May 2025

The Organization authorizes the JHM IRBs to request the assistance of consultants in preparing for discussion of a research protocol in accordance with DHHS regulations at 45 CFR 46.107 and FDA regulations at 21 CFR 56.107. If no member of the IRB has the appropriate expertise, the IRB may refer the protocol review to another IRB committee or determine that a consultation is required.  Consultations may be formal requests for written comments or email requests. For protocols requiring convened IRB review where a consult is sought, the inclusion of a consult will be documented in the IRB’s meeting minutes. Consultants may not vote with the IRB members. The IRB may not request the opinion from a consultant who has a conflict of interest, as defined consistent with policies on member or investigator conflicts of interest (See University Policy on Conflict of Interest and Organization Policies Organization Policy on IRB Composition and OHSR Staff Qualifications andOrganization Policy on Convened Meeting Primary Reviewer System).
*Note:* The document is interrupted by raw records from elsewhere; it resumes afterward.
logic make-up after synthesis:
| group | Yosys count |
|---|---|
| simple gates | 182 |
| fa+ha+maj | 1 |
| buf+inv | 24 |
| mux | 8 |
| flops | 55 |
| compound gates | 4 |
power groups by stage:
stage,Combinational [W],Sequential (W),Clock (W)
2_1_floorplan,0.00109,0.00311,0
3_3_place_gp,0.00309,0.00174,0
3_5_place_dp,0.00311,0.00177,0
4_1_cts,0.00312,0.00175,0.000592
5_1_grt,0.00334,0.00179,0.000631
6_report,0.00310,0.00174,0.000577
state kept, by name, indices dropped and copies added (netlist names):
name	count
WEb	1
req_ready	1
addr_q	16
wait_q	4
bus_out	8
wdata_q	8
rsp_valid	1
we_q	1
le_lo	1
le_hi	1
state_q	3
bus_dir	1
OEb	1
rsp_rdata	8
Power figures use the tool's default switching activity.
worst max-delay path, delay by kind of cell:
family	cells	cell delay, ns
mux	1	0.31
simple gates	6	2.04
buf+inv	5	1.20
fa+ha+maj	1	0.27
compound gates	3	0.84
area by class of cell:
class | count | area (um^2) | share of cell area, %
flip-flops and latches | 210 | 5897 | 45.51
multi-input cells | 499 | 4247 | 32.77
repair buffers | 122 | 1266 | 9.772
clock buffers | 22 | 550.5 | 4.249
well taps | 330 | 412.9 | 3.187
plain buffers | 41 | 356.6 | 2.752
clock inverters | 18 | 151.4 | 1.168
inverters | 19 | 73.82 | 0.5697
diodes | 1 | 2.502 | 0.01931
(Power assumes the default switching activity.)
`config.mk`:
```
export PLATFORM = sky130hd
export DESIGN_NAME = nonce_selector
export DESIGN_NICKNAME = d
export VERILOG_FILES = /design/src/rtl/nonce_selector.sv
export SDC_FILE = /design/constraint.sdc
export NUM_CORES = 1
export LEC_CHECK = 0
export BUFFER_PORTS_ARGS = -buffer_cell sky130_fd_sc_hd__buf_2
export CORE_MARGIN = 2
export CORE_UTILIZATION = 40
export CTS_CLUSTER_DIAMETER = 200
export DETAILED_ROUTE_END_ITERATION = 12
export PLACE_DENSITY = 0.68
export SYNTH_ARGS = -nofsm -noshare
export SYNTH_HDL_FRONTEND = slang
export SYNTH_SLANG_ARGS = --single-unit
```
`constraint.sdc`:
```
create_clock -name clk -period 6.2 [get_ports clk]
set_input_delay 0.31 -clock clk [delete_from_list [all_inputs] [get_ports clk]]
set_output_delay 0.31 -clock clk [all_outputs]
set_load 0.03 [all_outputs]
```
## config.mk

```make
export PLATFORM = sky130hd
export DESIGN_NAME = key_reader
export DESIGN_NICKNAME = d
export VERILOG_FILES = /design/src/rtl/key_reader.sv
export SDC_FILE = /design/constraint.sdc
export NUM_CORES = 1
export LEC_CHECK = 0
export BUFFER_PORTS_ARGS = -buffer_cell sky130_fd_sc_hd__buf_4
export CAP_MARGIN = 20
export CORE_MARGIN = 2
export CORE_UTILIZATION = 63
export CTS_BUF_LIST = sky130_fd_sc_hd__clkbuf_4
export CTS_CLUSTER_DIAMETER = 60
export DETAILED_ROUTE_END_ITERATION = 8
export PLACE_DENSITY = 0.87
export SLEW_MARGIN = 20
export SYNTH_ARGS = -nofsm -noshare
export SYNTH_HDL_FRONTEND = slang
export SYNTH_SLANG_ARGS = --single-unit
export TNS_END_PERCENT = 20
```

## constraint.sdc

```tcl
create_clock -name csi_clk -period 3.2 [get_ports csi_clk]
set_clock_uncertainty 0.2 [all_clocks]
set_input_delay 0.64 -clock csi_clk [delete_from_list [all_inputs] [get_ports csi_clk]]
set_output_delay 0.64 -clock csi_clk [all_outputs]
set_load 0.02 [all_outputs]
```

## src/rtl/key_reader.sv

```systemverilog
// key_reader: Avalon-MM slave for board push-buttons.
// Each key is synchronised, converted to logical polarity (1 = pressed) and
// debounced. Press events latch into a write-1-to-clear EDGE register; a
// level interrupt is raised while any event enabled by MASK is pending.
//
// Bus handshake: a read is accepted when avs_cs & avs_rd is high at a rising
// edge and its data is held on avs_rdd from the next edge until another read
// is accepted; a write is accepted when avs_cs & avs_wr is high at a rising
// edge and takes effect at that edge. There are no wait states.
module key_reader #(
  parameter int KEY_WIDTH       = 4,
  parameter int DEBOUNCE_CYCLES = 500000,
  parameter int ACTIVE_LOW      = 1
) (
  input  logic                 csi_clk,
  input  logic                 csi_rst_n,
  input  logic                 avs_cs,
  input  logic [4:0]           avs_add,
  input  logic                 avs_rd,
  input  logic                 avs_wr,
  input  logic [31:0]          avs_wrd,
  output logic [31:0]          avs_rdd,
  input  logic [KEY_WIDTH-1:0] coe_KEY,
  output logic                 ins_irq
);

  localparam int CW = $clog2(DEBOUNCE_CYCLES);
  localparam logic [CW-1:0] CNT_LAST = CW'(DEBOUNCE_CYCLES - 1);
  // Synchroniser reset level equals a released pin, so reset never looks
  // like a press.
  localparam logic [KEY_WIDTH-1:0] PIN_RELEASED = (ACTIVE_LOW != 0) ? '1 : '0;

  localparam logic [4:0] ADDR_STATE = 5'd0;
  localparam logic [4:0] ADDR_EDGE  = 5'd1;
  localparam logic [4:0] ADDR_MASK  = 5'd2;
  localparam logic [4:0] ADDR_RAW   = 5'd3;

  logic [KEY_WIDTH-1:0] sync_meta;
  logic [KEY_WIDTH-1:0] sync_q;
  logic [KEY_WIDTH-1:0] raw;
  logic [KEY_WIDTH-1:0] deb;
  logic [KEY_WIDTH-1:0] deb_next;
  logic [KEY_WIDTH-1:0] press;
  logic [KEY_WIDTH-1:0] edge_q;
  logic [KEY_WIDTH-1:0] mask_q;
  logic [KEY_WIDTH-1:0] wdata_k;
  logic [KEY_WIDTH-1:0] edge_clr;
  logic [31:0]          rd_mux;
  logic                 rd_en;
  logic                 wr_en;

  assign rd_en   = avs_cs & avs_rd;
  assign wr_en   = avs_cs & avs_wr;
  assign wdata_k = avs_wrd[KEY_WIDTH-1:0];

  // Two-flop synchroniser on the raw asynchronous pins.
  always_ff @(posedge csi_clk or negedge csi_rst_n) begin
    if (!csi_rst_n) begin
      sync_meta <= PIN_RELEASED;
      sync_q    <= PIN_RELEASED;
    end else begin
      sync_meta <= coe_KEY;
      sync_q    <= sync_meta;
    end
  end

  assign raw = (ACTIVE_LOW != 0) ? ~sync_q : sync_q;

  // Per-key debounce: count consecutive cycles that raw disagrees with the
  // accepted state, and accept the new level on the last counted cycle.
  for (genvar i = 0; i < KEY_WIDTH; i++) begin : g_deb
    logic [CW-1:0] cnt;
    logic          hit;

    assign hit         = (raw[i] != deb[i]) && (cnt == CNT_LAST);
    assign deb_next[i] = hit ? raw[i] : deb[i];

    // Counter runs only while raw differs and restarts after each accept.
    always_ff @(posedge csi_clk or negedge csi_rst_n) begin
      if (!csi_rst_n) begin
        cnt <= '0;
      end else if ((raw[i] != deb[i]) && !hit) begin
        cnt <= cnt + CW'(1);
      end else begin
        cnt <= '0;
      end
    end
  end

  // A press is the debounced state rising; releases are not recorded.
  assign press    = deb_next & ~deb;
  assign edge_clr = (wr_en && (avs_add == ADDR_EDGE)) ? wdata_k : '0;

  // Debounced state, event capture (set beats clear) and interrupt mask.
  always_ff @(posedge csi_clk or negedge csi_rst_n) begin
    if (!csi_rst_n) begin
      deb    <= '0;
      edge_q <= '0;
      mask_q <= '0;
    end else begin
      deb    <= deb_next;
      edge_q <= (edge_q & ~edge_clr) | press;
      if (wr_en && (avs_add == ADDR_MASK)) begin
        mask_q <= wdata_k;
      end
    end
  end

  // Read multiplexer over the pre-write register contents.
  always_comb begin
    rd_mux = '0;
    case (avs_add)
      ADDR_STATE: rd_mux[KEY_WIDTH-1:0] = deb;
      ADDR_EDGE:  rd_mux[KEY_WIDTH-1:0] = edge_q;
      ADDR_MASK:  rd_mux[KEY_WIDTH-1:0] = mask_q;
      ADDR_RAW:   rd_mux[KEY_WIDTH-1:0] = raw;
      default:    rd_mux = '0;
    endcase
  end

  // Registered read data (held between reads) and registered interrupt.
  always_ff @(posedge csi_clk or negedge csi_rst_n) begin
    if (!csi_rst_n) begin
      avs_rdd <= '0;
      ins_irq <= 1'b0;
    end else begin
      if (rd_en) begin
        avs_rdd <= rd_mux;
      end
      ins_irq <= |(edge_q & mask_q);
    end
  end

endmodule

```

## Word level (Yosys, flattened, before mapping)

Index checks and enable logic that the tools add are counted.

- Flip-flop bits (word level): 101
- Bits of input ports: 46
- Output and inout bits: 33
- Logic and storage cells: 61

- Add/subtract/negate cells: 4
- Equal/unequal tests: 11
- Muxes and demuxes: 10
- Bitwise gates (word level): 9
- Reduce and logical (&&, ||, !) cells: 16

Operator list:

| kind | number |
|---|---|
| $add A19 B1 Y19 const B | 4 |
| $eq A19 B19 Y1 const B | 4 |
| $mux W19 | 4 |
| $pmux W4 S4 | 1 |
| $and A4 B4 Y4 | 3 |
| $not A4 Y4 | 3 |
| $eq A5 B2 Y1 const B | 2 |
| $logic_and A1 B1 Y1 | 10 |
| $eq A5 B1 Y1 const B | 1 |
| $logic_not A5 Y1 | 1 |
| $logic_not A1 Y1 | 4 |
| $mux W1 | 4 |
| $mux W4 | 1 |
| $ne A1 B1 Y1 | 4 |
| $or A4 B4 Y4 | 1 |
| $reduce_or A4 Y1 | 1 |
| $and A1 B1 Y1 | 2 |

## Longest topological paths before layout

- Depth in word-level cells: 6
- Mapped depth: 7
- Mapped depth without buffers: 5

## Least setup slack after synthesis

Ideal clock, no wire load.

- Kind: input -> register
- Start: input port avs_add[3]
- End: register mask_q[0]
- Setup time: 0.125 ns
- Arrival time: 1.777 ns
- Required time: 2.875 ns
- Path slack: 1.098 ns
- Stages on the path: 4
- Buffers on the path: 0
- Path through: nor3_1 -> nand3_1 -> nor3b_1 -> mux2_2

- Cells in the longest elaborated chain, start to end: 2

Ends and longest elaborated chain:

| element | RTL line | source |
|---|---|---|
| start, declared | 18 | `input logic [4:0] avs_add,` |
| $eq A5 B2 Y1 | 103 | `if (wr_en && (avs_add == ADDR_MASK)) begin` |
| $logic_and A1 B1 Y1 | 103 |  |
| end signal, assigned | 104 | `mask_q <= wdata_k;` |
| end, declared | 45 | `logic [KEY_WIDTH-1:0] mask_q;` |

No other way between the ends.
A chain may end at the register's enable or synchronous reset.

## Final worst setup path

- Start: register g_deb[0].cnt[0]
- End: register g_deb[0].cnt[18]

- Cells in the longest elaborated chain, start to end: 5
- Elaborated cells on any way between the ends: 6
- Those cells by class: add/sub: 1; eq/ne: 1; mux: 1; reduce/logical: 3

Ends and longest elaborated chain:

| element | RTL line | source |
|---|---|---|
| start, declared | 72 | `logic [CW-1:0] cnt;` |
| start signal, assigned | 83 | `cnt <= cnt + CW'(1);` |
| branches (longest 4 deep; another with $add A19 B1 Y19) | n/a |  |
| $mux W19 * | 82 | `end else if ((raw[i] != deb[i]) && !hit) begin` |

Mark *: on every way between the ends.

==> flow_metrics.py <==
metrics = {
    "critical_path": {
        "reg2regPathDepth": 5,
        "arrival_ps": 2350,
        "critical_path_required_ps": 3390,
        "startpoint_type": "flop",
        "end_kind": "flop",
        "cp_max_fo": 8,
        "r2r_slack_ps": 1040,
        "crit_type": "flop to flop",
        "timing.rr.end": "g_deb[0].cnt[18]$_DFF_PN0_",
        "worstReg2RegStart": "g_deb[0].cnt[0]$_DFF_PN0_",
    },
    "floorplanning": {
        "die_x_um": 93.72,
        "core-area_um2": 7767,
        "fp.dieH_um": 93.72,
        "die_area_um2": 8783,
        "start_util_pct": 65.29,
        "std_cell_rows": 32,
        "ios": 79,
    },
    "placed_design": {
        "dp_hpwl_mm": 6.737,
        "portBuffers": 22,
        "dpl_cell_area_um2": 5241,
        "gp_congestion": 0.8304,
    },
    "drt": {
        "viasPerCell": 5.877,
        "detail-route-antenna-nets": 0,
        "detail_route.iter0.violations": 157,
        "drtPass1Iterations": 5,
        "post_drt_wl_per_cell_um": 14.95,
        "vias": 3720,
        "remaining_drc_errors": 0,
        "totalWireLength_mm": 9.461,
    },
    "final_layout": {
        "layout_common_cells": "93 x dfrtp_1, 74 x nor2_1, 42 x xnor2_1, 28 x conb_1, 27 x buf_4",
        "final_common_cell": "dfrtp_1",
        "drive_gt1_share_pct": 12.99,
        "utilization_pct": 68.96,
        "diodes": 0,
        "final_cell_area_um2": 5356,
        "nets": 576,
        "synthToLayoutAreaGrowth_pct": 5.626,
    },
    "sta": {
        "finalCritPeriodShare_pct": 67.61,
        "fmax_ghz": 0.4622,
        "slew_headroom_pct": 49.24,
        "setup-tns-final_ps": 0,
        "finalHoldViolCount": 0,
        "tightest_slew_ps": 759.8,
        "final-setup-viol-count": 0,
        "rsz0062_at_grt": "no",
        "drv_slew": 0,
        "period_needed_ps": 2164,
    },
    "synthesis": {
        "synth_cell_types": 50,
        "postSynthCellCount": 497,
        "seq_area_frac_synth_pct": 50.04,
        "netlist_area_um2": 5071,
        "synth_edf_count": 0,
        "async_reset_ff_share_pct": 100.0,
        "yosysWarnings": 0,
        "ys_ff_latch": 101,
        "avgSynthCellArea_um2": 10.20,
        "synthTopCellsByArea": "dfrtp_1 46%, xnor2_1 7.3%, nor2_1 5.5%",
        "ys_dominant_reg_cell": "dfrtp_1",
        "synth_top_area_share_pct": 45.89,
        "yosys.area.top_type": "dfrtp_1",
    },
    "cts": {
        "ctsHoldBuffers": 1,
        "htree_levels": 3,
        "cts_resized": 0,
        "clock_path_buffers": 2,
        "root_buffer": "clkbuf_4",
        "post_cts_buffers": 0,
        "cts_sinks": 101,
        "cts_tree": "done",
        "clk_latency_ps": 450,
        "cts_made_buffers": 9,
        "clk_pin_slew_ps": 140,
    },
    "power_and_ir_drop": {
        "power_density_nw_per_um2": 388.9,
        "cellInternalPower_mw": 1.555,
        "p_comb_share_pct": 8.4,
        "vdd_drop_max_mv": 0.1759,
        "switching_share_pct": 25.34,
        "clkPwrFrac_pct": 27.1,
        "p_seq_share_pct": 64.5,
        "p_switching_mw": 0.5278,
        "total_power_mw": 2.083,
        "leakage_nw": 2.222,
    },
    "global_routing": {
        "antenna_found_initial": 0,
        "grt_pass1_vias": 3635,
        "grt_max_degree": 47,
        "grt-ovfl-total": 0,
        "grt.total_usage_pct": 23.76,
        "grt_pass1_wl_mm": 16.61,
    },
    "worst_hold_path": {
        "whs_endpoint": "sync_meta[1]$_DFF_PN1_",
        "hp-class": "input pin to flop",
        "worstHoldStart": "coe_KEY[1]",
        "holdPathStages": 1,
    },
    "outcome": {
        "status": "completed",
    },
    "flow_run": {
        "drv_cap": 0,
    },
}
## Yosys cell counts (5+ instances only)
cell,number
dfrtp_1,93
or4_1,6
inv_1,25
o31ai_1,5
nor2_1,74
xor2_1,17
and3_1,7
xnor2_1,42
nand3_1,25
dfstp_2,8
o21ai_0,12
a21oi_1,11
mux2_2,6
nand4_1,23
nand2_1,20
nor3_1,16
buf_4,29
nor4_1,19
## state kept, by name, indices dropped and copies added (netlist names)
name	count
sync_q	4
sync_meta	4
g_deb.cnt	76
mask_q	4
ins_irq	1
avs_rdd	4
deb	4
edge_q	4
## power by group through the flow
stage	clock, mW	sequential [mW]	combinational, mW
after floorplan	0	1.37	0.123
after global placement	0	1.36	0.167
after detailed placement	0	1.37	0.175
after CTS	0.581	1.34	0.176
after global routing	0.630	1.35	0.196
final	0.565	1.34	0.174
## cell type report
type                    instances  area [µm²]
flip-flops and latches        101        2537
fillers                       582        2411
multi-input cells             361        2280
repair buffers                 28       212.7
well taps                     102       127.6
inverters                      25       93.84
clock buffers                  12       90.09
clock inverters                 4       15.01
## kinds of logic after synthesis
kind of cell	Yosys count	synth area share, %
mux	11	3.306
fa+ha+maj	4	0.9870
simple gates	215	22.35
buf+inv	62	7.007
other cells	1	0.07395
flops	101	50.04
xor+xnor	59	10.19
compound gates	44	6.045
## worst max-delay path: stages, from the launching register on
cell	delay, ps
dfrtp_1	430
ha_1	270
nand3_4	150
or4_1	570
or3_1	340
a21oi_2	150
## per-stage QoR
stage	instances	setup slack (ps)	hold WS [ps]
2_1_floorplan	524	1098	144.4
3_5_place_dp	616	665.1	146.8
5_1_grt	633	809.5	59.57
4_1_cts	633	1020	76.26
3_3_place_gp	616	804.0	146.6
6_report	633	1036	96.76
## per-layer routing
layer,GRT usage (%),up-vias,wire [µm]
met5,0,-,0
met4,5.918,0,114
met3,5.538,14,580
met2,38.69,141,4638
met1,32.60,1822,4127
li1,-,1743,-
## worst max-delay path by stage
stage,from,end,slack [ps],cells after the start
floorplan,avs_add[3],mask_q[0]$_DFFE_PN0P_,1100,4
global placement,avs_add[3],mask_q[1]$_DFFE_PN0P_,800,5
detailed placement,avs_add[3],mask_q[3]$_DFFE_PN0P_,670,5
CTS,g_deb[0].cnt[0]$_DFF_PN0_,g_deb[0].cnt[18]$_DFF_PN0_,1020,5
global route,g_deb[1].cnt[7]$_DFF_PN0_,g_deb[1].cnt[5]$_DFF_PN0_,810,4
finish,g_deb[0].cnt[0]$_DFF_PN0_,g_deb[0].cnt[18]$_DFF_PN0_,1040,5
(Power assumes the default switching activity.)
Prior to receiving any study-related information or documents, the consultant must confirm to the IRB member or Compliance Team member requesting the consultation that he or she has no conflicts of interest and will maintain confidentiality with respect to all information provided. When an application is submitted for JHM IRB review that involves research populations outside of the United States, the IRB will require documentation of review and approval by a local IRB or Ethics Board (EB) to satisfy the local context review requirement. However, where no local IRB/EB exists or is available to provide this review, the IRB will obtain a consult from an individual familiar with the cultural background, local context, and community attitudes of the country in which the research will be conducted. A consultant for this purpose must make the same confirmations with respect to conflict of interest and the maintenance of confidentiality.